For over 100 years, the ACLU has fought to protect the constitutional rights and freedoms of all people. We do this through litigation, advocacy, and public education, which is what the ACLU Artist Ambassador Program is all about — working with artists of all disciplines who want to use their platforms for good to put a spotlight on pressing civil liberties and civil rights issues.
During the current defamation lawsuit between Johnny Depp and Amber Heard, some have claimed that the ACLU made Ms. Heard an ambassador for gender justice and wrote an op-ed on her behalf in exchange for her pledge to donate money to the ACLU. This is wrong. We do not write op-eds or offer ambassadorships in exchange for donations. Period. Becoming an ACLU Artist Ambassador is entirely voluntary; it is a favor to the ACLU, not vice versa.

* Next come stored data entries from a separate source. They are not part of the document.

**config.mk**
```make
export PLATFORM = sky130hd
export DESIGN_NAME = pwm_dac_bank
export DESIGN_NICKNAME = d
export VERILOG_FILES = /design/src/rtl/pwm_dac_pkg.sv /design/src/rtl/pwm_ctl.sv /design/src/rtl/pwm_dp.sv /design/src/rtl/pwm_dac_bank.sv
export SDC_FILE = /design/constraint.sdc
export NUM_CORES = 1
export LEC_CHECK = 0
export ABC_AREA = 1
export BUFFER_PORTS_ARGS = -buffer_cell sky130_fd_sc_hd__buf_2
export CAP_MARGIN = 20
export CORE_MARGIN = 3
export CORE_UTILIZATION = 50
export CTS_CLUSTER_SIZE = 40
export DETAILED_ROUTE_END_ITERATION = 7
export PLACE_DENSITY = 0.77
export SYNTH_ARGS = -nofsm -noshare
export SYNTH_HDL_FRONTEND = slang
export SYNTH_SLANG_ARGS = --single-unit
```
**constraint.sdc**
```tcl
create_clock -name clk -period 3.6 [get_ports clk]
set_clock_uncertainty 0.05 [all_clocks]
set_input_delay 0.9 -clock clk [delete_from_list [all_inputs] [get_ports clk]]
set_output_delay 0.9 -clock clk [all_outputs]
set_load 0.02 [all_outputs]
```
**src/rtl/pwm_dac_pkg.sv**
```systemverilog
package pwm_dac_pkg;
  localparam int NUM_CH = 8;
  localparam int DATA_W = 8;

  typedef struct packed {
    logic              tick;
    logic              periodHi;
    logic              periodLo;
    logic [NUM_CH-1:0] wrLatch;
    logic              wrPol;
    logic              wrEnable;
  } ctlStrobes_t;
endpackage

```
**src/rtl/pwm_ctl.sv**
```systemverilog
module pwm_ctl
  import pwm_dac_pkg::*;
#(
  parameter int ADDR_W     = 5,
  parameter int PRESCALE   = 3,
  parameter int HI_BITS    = 7,
  parameter int LO_BITS    = 6,
  parameter int LATCH_BASE = 10,
  parameter int POL_ADDR   = 20,
  parameter int EN_ADDR    = 21
) (
  input  logic               clk,
  input  logic               rst_n,
  input  logic               wrEn,
  input  logic [ADDR_W-1:0]  wrAddr,
  output ctlStrobes_t        strobe,
  output logic [HI_BITS-1:0] cnt
);
  localparam int PRE_W = $clog2(PRESCALE);
  localparam logic [PRE_W-1:0] PRE_LAST = PRE_W'(PRESCALE - 1);

  logic [PRE_W-1:0] preCnt;
  logic             tick;

  assign tick = (preCnt == PRE_LAST);

  always_ff @(posedge clk) begin
    if (!rst_n) begin
      preCnt <= '0;
      cnt    <= '0;
    end else begin
      preCnt <= tick ? '0 : preCnt + 1'b1;
      if (tick) cnt <= cnt + 1'b1;
    end
  end

  always_comb begin
    strobe.tick     = tick;
    strobe.periodHi = tick && (cnt == '1);
    strobe.periodLo = tick && (cnt[LO_BITS-1:0] == '1);
    strobe.wrPol    = wrEn && (wrAddr == ADDR_W'(POL_ADDR));
    strobe.wrEnable = wrEn && (wrAddr == ADDR_W'(EN_ADDR));
    for (int i = 0; i < NUM_CH; i++)
      strobe.wrLatch[i] = wrEn && (wrAddr == ADDR_W'(LATCH_BASE + i));
  end
endmodule

```
**src/rtl/pwm_dp.sv**
```systemverilog
module pwm_dp
  import pwm_dac_pkg::*;
#(
  parameter int NUM_HI  = 4,
  parameter int HI_BITS = 7,
  parameter int LO_BITS = 6
) (
  input  logic               clk,
  input  logic               rst_n,
  input  ctlStrobes_t        strobe,
  input  logic [DATA_W-1:0]  wrData,
  input  logic [HI_BITS-1:0] cnt,
  input  logic [NUM_CH-1:0]  gpioOut,
  input  logic [NUM_CH-1:0]  gpioOe,
  output logic [NUM_CH-1:0]  padOut,
  output logic [NUM_CH-1:0]  padOe,
  output logic [NUM_CH-1:0]  enBits,
  output logic [1:0]         polBits,
  output logic [NUM_CH-1:0]  zeroActive
);
  localparam int PAD_BITS = HI_BITS - LO_BITS;

  logic [HI_BITS-1:0] shadow [NUM_CH];
  logic [HI_BITS-1:0] active [NUM_CH];
  logic [NUM_CH-1:0]  pwmLvl;

  always_ff @(posedge clk) begin
    if (!rst_n) begin
      enBits  <= '0;
      polBits <= '0;
    end else begin
      if (strobe.wrEnable) enBits  <= wrData[NUM_CH-1:0];
      if (strobe.wrPol)    polBits <= wrData[1:0];
    end
  end

  for (genvar i = 0; i < NUM_CH; i++) begin : g_ch
    logic reload, raw, pol;
    logic [HI_BITS-1:0] wrVal;

    if (i < NUM_HI) begin : g_hi
      assign reload = strobe.periodHi;
      assign wrVal  = wrData[HI_BITS-1:0];
      assign raw    = cnt < active[i];
      assign pol    = polBits[0];
    end else begin : g_lo
      assign reload = strobe.periodLo;
      assign wrVal  = {{PAD_BITS{1'b0}}, wrData[LO_BITS-1:0]};
      assign raw    = cnt[LO_BITS-1:0] < active[i][LO_BITS-1:0];
      assign pol    = polBits[1];
    end

    always_ff @(posedge clk) begin
      if (!rst_n) begin
        shadow[i] <= '0;
        active[i] <= '0;
      end else begin
        if (strobe.wrLatch[i]) shadow[i] <= wrVal;
        if (reload)            active[i] <= shadow[i];
      end
    end

    assign pwmLvl[i]     = raw ^ pol;
    assign zeroActive[i] = (active[i] == '0);
    assign padOut[i]     = enBits[i] ? pwmLvl[i] : gpioOut[i];
    assign padOe[i]      = enBits[i] ? 1'b1 : gpioOe[i];
  end
endmodule

```
**src/rtl/pwm_dac_bank.sv**
```systemverilog
module pwm_dac_bank
  import pwm_dac_pkg::*;
#(
  parameter int ADDR_W     = 5,
  parameter int NUM_HI     = 4,
  parameter int HI_BITS    = 7,
  parameter int LO_BITS    = 6,
  parameter int PRESCALE   = 3,
  parameter int LATCH_BASE = 10,
  parameter int POL_ADDR   = 20,
  parameter int EN_ADDR    = 21
) (
  input  logic              clk,
  input  logic              rst_n,
  input  logic              wrEn,
  input  logic [ADDR_W-1:0] wrAddr,
  input  logic [DATA_W-1:0] wrData,
  input  logic [NUM_CH-1:0] gpioOut,
  input  logic [NUM_CH-1:0] gpioOe,
  input  logic [NUM_CH-1:0] padIn,
  output logic [NUM_CH-1:0] padOut,
  output logic [NUM_CH-1:0] padOe,
  output logic [NUM_CH-1:0] gpioIn
);
  ctlStrobes_t        strobe;
  logic [HI_BITS-1:0] cnt;
  logic [NUM_CH-1:0]  enBits;
  logic [1:0]         polBits;
  logic [NUM_CH-1:0]  zeroActive;

  pwm_ctl #(
    .ADDR_W(ADDR_W), .PRESCALE(PRESCALE), .HI_BITS(HI_BITS), .LO_BITS(LO_BITS),
    .LATCH_BASE(LATCH_BASE), .POL_ADDR(POL_ADDR), .EN_ADDR(EN_ADDR)
  ) u_ctl (
    .clk(clk), .rst_n(rst_n), .wrEn(wrEn), .wrAddr(wrAddr),
    .strobe(strobe), .cnt(cnt)
  );

  pwm_dp #(.NUM_HI(NUM_HI), .HI_BITS(HI_BITS), .LO_BITS(LO_BITS)) u_dp (
    .clk(clk), .rst_n(rst_n), .strobe(strobe), .wrData(wrData), .cnt(cnt),
    .gpioOut(gpioOut), .gpioOe(gpioOe), .padOut(padOut), .padOe(padOe),
    .enBits(enBits), .polBits(polBits), .zeroActive(zeroActive)
  );

  assign gpioIn = padIn;
endmodule

```
==> results by group <==
Run status
  • Outcome: finished clean

Global routing
  • Number of global-route vias before repair: 4379
  • GRT Util Overall: 19.0%
  • Total gr overflow: 0
  • First-pass GRT wire length: 21.0 mm
  • Pin count of the biggest net entering global routing: 37
  • Initial antenna violation count: 0

Timing
  • Crit share post-route: 87.2%
  • Setup Viol. Count Final: 0
  • Setup TNS Final: 0 ns
  • RSZ-0062 raised after global routing: no
  • Slew headroom: 51.8%
  • Endpoints failing hold: 0
  • Max Slew Vio Count: 0
  • Fin crit period: 3.14 ns
  • Fmax: 319 MHz
  • Slew at the pin closest to its max-slew limit: 0.722 ns

Detailed routing
  • ANT nets after route: 0
  • Post-Route M1 WL: 5.68 mm
  • DR vias/cell: 4.75
  • DR WL met3: 881 um
  • WL met2: 6.06 mm
  • Top Metal Used: met4
  • Drt pass-1 iters: 7
  • # DRC: 0
  • Initial DRC Count: 367
  • Routed WL: 12.9 mm
  • Avg WL per Cell: 13.9 um
  • Vias post-DR: 4399

Critical path
  • Crit path DAT: 2.19 ns
  • Worst path max stage delay: 0.70 ns
  • CP Cell Sequence: ha_1 > a21oi_1 > nand2_1 > nand2_1 > nand2_1 > nand2_1 > nand3_1 > nand2_1 > buf_2
  • CP delay by family, top: flip-flops
  • Reg2reg setup slack: 1.19 ns
  • WP data required: 2.65 ns
  • Setup CP Type: reg -> out
  • Worst path slowest cell: dfxtp_1
  • Bufs and invs on worst path: 1
  • Crit-path most repeated cell: nand2_1
  • CP startpoint kind: flop
  • Crit end category: primary output
  • CP max FO: 11

Clock tree
  • Clock buffer depth: 2
  • H-tree depth: 4
  • TritonCTS clock tree: done
  • CTS sink count: 123
  • Worst-Skew Late Latency: 0.42 ns
  • # resized after CTS: 0
  • Clock transition at path regs: 0.06 ns
  • Setup Fix Bufs, Post-CTS: 0
  • CTS buffer count: 17
  • CTS hold repair buffers: 0
  • Clk root buf: clkbuf_16

Power and ir drop
  • Pleak: 3.55 nW
  • Sequential share of power: 44.8%
  • Comb pwr share: 6.8%
  • PD cells: 505 nW/um^2
  • Clock power frac: 48.4%
  • Int Pwr: 2.85 mW
  • Sw frac: 22.5%
  • Max IR drop VDD: 0.000393 V
  • Net Switching: 0.829 mW

Final layout
  • Cell area after layout: 7290 um^2
  • Final Util: 59.7%
  • Layout cells sized above 1: 15.2%
  • Commonest non-fill, non-tap cell in the layout: inv_1
  • Fillers: 979
  • Layout area overhead: 15.2%
  • Fin cells: 927
  • Most frequent cells in the layout: 156 x inv_1, 141 x nand2_1, 107 x nor2_1
  • Layout Nets: 832
  • Inserted Diodes: 0

Floorplanning
  • Die Area: 14000 um^2
  • Io pins: 64
  • Core area: 12200 um^2
  • Chip height: 119 um
  • Die Wd: 119 um
  • Row count: 40
  • Starting density of the core: 51.8%

Logic synthesis
  • Synth cell types: 23
  • Cell Area, Synth: 6330 um^2
  • Synthesis Warnings: 0
  • Mapped Avg Cell Area: 9.09 um^2
  • Top_reg_cell synth: edfxtp_1
  • Post-synth EDFFs: 104
  • Post-Syn Instances: 696
  • Synthesized Nets: 782
  • FF+latch count, synth: 123
  • Ys async rst share: 0%
  • Seq/Total Area, Yosys: 55.4%

Min path
  • Worst min path class: reg -> reg

Job
  • Max-cap violations: 0

Placement
  • Final GP Congestion: 0.910
  • Placed inst area: 6670 um^2
  • Placed Cells: 895
  • Port Buf Inserts: 47
  • Post-detail-place hpwl: 9.11 mm
## layer usage
layer / vias to the layer above / track usage, %
met1: 1974 / 24.4
met4: 0 / 8.98
met3: 29 / 5.12
met5: - / 0
li1: 2258 / -
met2: 138 / 30.2
## synth_stat cells, types with 3 or more instances
| master | n | area [um^2] |
|---|---|---|
| a21oi_1 | 26 | 130 |
| buf_2 | 4 | 20.0 |
| buf_4 | 9 | 67.6 |
| clkbuf_1 | 3 | 11.3 |
| dfxtp_1 | 19 | 380 |
| edfxtp_1 | 104 | 3120 |
| ha_1 | 46 | 576 |
| inv_1 | 156 | 586 |
| nand2_1 | 141 | 529 |
| nand3_1 | 26 | 130 |
| nor2_1 | 107 | 402 |
| nor2_2 | 20 | 125 |
| o21ai_0 | 13 | 65.1 |
| or2_2 | 8 | 50.1 |
## per-stage QoR
stage	setup WS (ns)	hold WS (ns)	power [mW]
after detailed placement	0.905	0.365	1.92
after global placement	0.969	0.357	1.91
final	0.462	0.366	3.68
after global routing	0.280	0.405	3.81
after floorplan	0.330	0.347	1.84
after CTS	0.454	0.373	3.70
## cell type report
type	count	area [um^2]	area share, %
Multi-Input combinational cell	399	2120	29.1
Inverter	156	586	8.03
Timing Repair Buffer	49	250	3.43
Sequential cell	123	3500	48.0
Clock inverter	15	195	2.68
Tap cell	168	210	2.88
Clock buffer	17	425	5.83
## path summary, 6_finish.rpt
check,startpoint,endpoint,cells past startpoint
max,u_ctl.cnt[2],padOut[2],9
max reg2reg,u_ctl.cnt[1],u_dp.active[0][10],8
min,u_ctl.preCnt[0],u_ctl.preCnt[0],1
min reg2reg,u_ctl.preCnt[0],u_ctl.preCnt[0],1
## power by group through the flow
| stage | Clock (mW) | Sequential, mW | Combinational, mW |
|---|---|---|---|
| after floorplan | 0 | 1.66 | 0.180 |
| after global placement | 0 | 1.67 | 0.236 |
| after detailed placement | 0 | 1.68 | 0.245 |
| after CTS | 1.80 | 1.65 | 0.250 |
| after global routing | 1.87 | 1.66 | 0.284 |
| final | 1.78 | 1.65 | 0.250 |
## registers in the layout, indices dropped and copies added (netlist names)
| register | count |
|---|---|
| u_ctl.cnt | 7 |
| u_ctl.preCnt | 2 |
| u_dp.active | 52 |
| u_dp.enBits | 8 |
| u_dp.polBits | 2 |
| u_dp.shadow | 52 |
## cells by family after synthesis
kind of cell | share of synthesized area [%]
adders and majority gates | 9.09
and+or+nand+nor | 21.2
AOI/OAI and AO/OA | 3.20
buffers and inverters | 11.2
DFF | 55.4
Note: power is estimated with default switching activity, not from simulation.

In 2016, Ms. Heard pledged to donate $3.5 million over 10 years to the ACLU. Two years later, in 2018, the ACLU invited Ms. Heard to become an ambassador and to work with us on an op-ed to bring attention to the issue of sexual assault and domestic violence issues; she agreed. Through her ambassadorship, Ms. Heard supported our advocacy for gender justice issues, a cause that has long been central to our mission at least since Ruth Bader Ginsburg headed the ACLU’s Women’s Rights Project.
Whether it’s fighting for women’s rights, LGBTQ rights, immigrants’ rights, racial justice, or criminal legal reform, the ACLU’s Ambassador Project pairs artists, influencers, entertainers, and content creators with the ACLU issues they’re most passionate about. ACLU Artist Ambassadors volunteer their talents to elevate our work by advocating for civil rights and civil liberties in a variety of forums, including sharing information on social media; appearing in videos; and working with us on written pieces that highlight our issues in the media.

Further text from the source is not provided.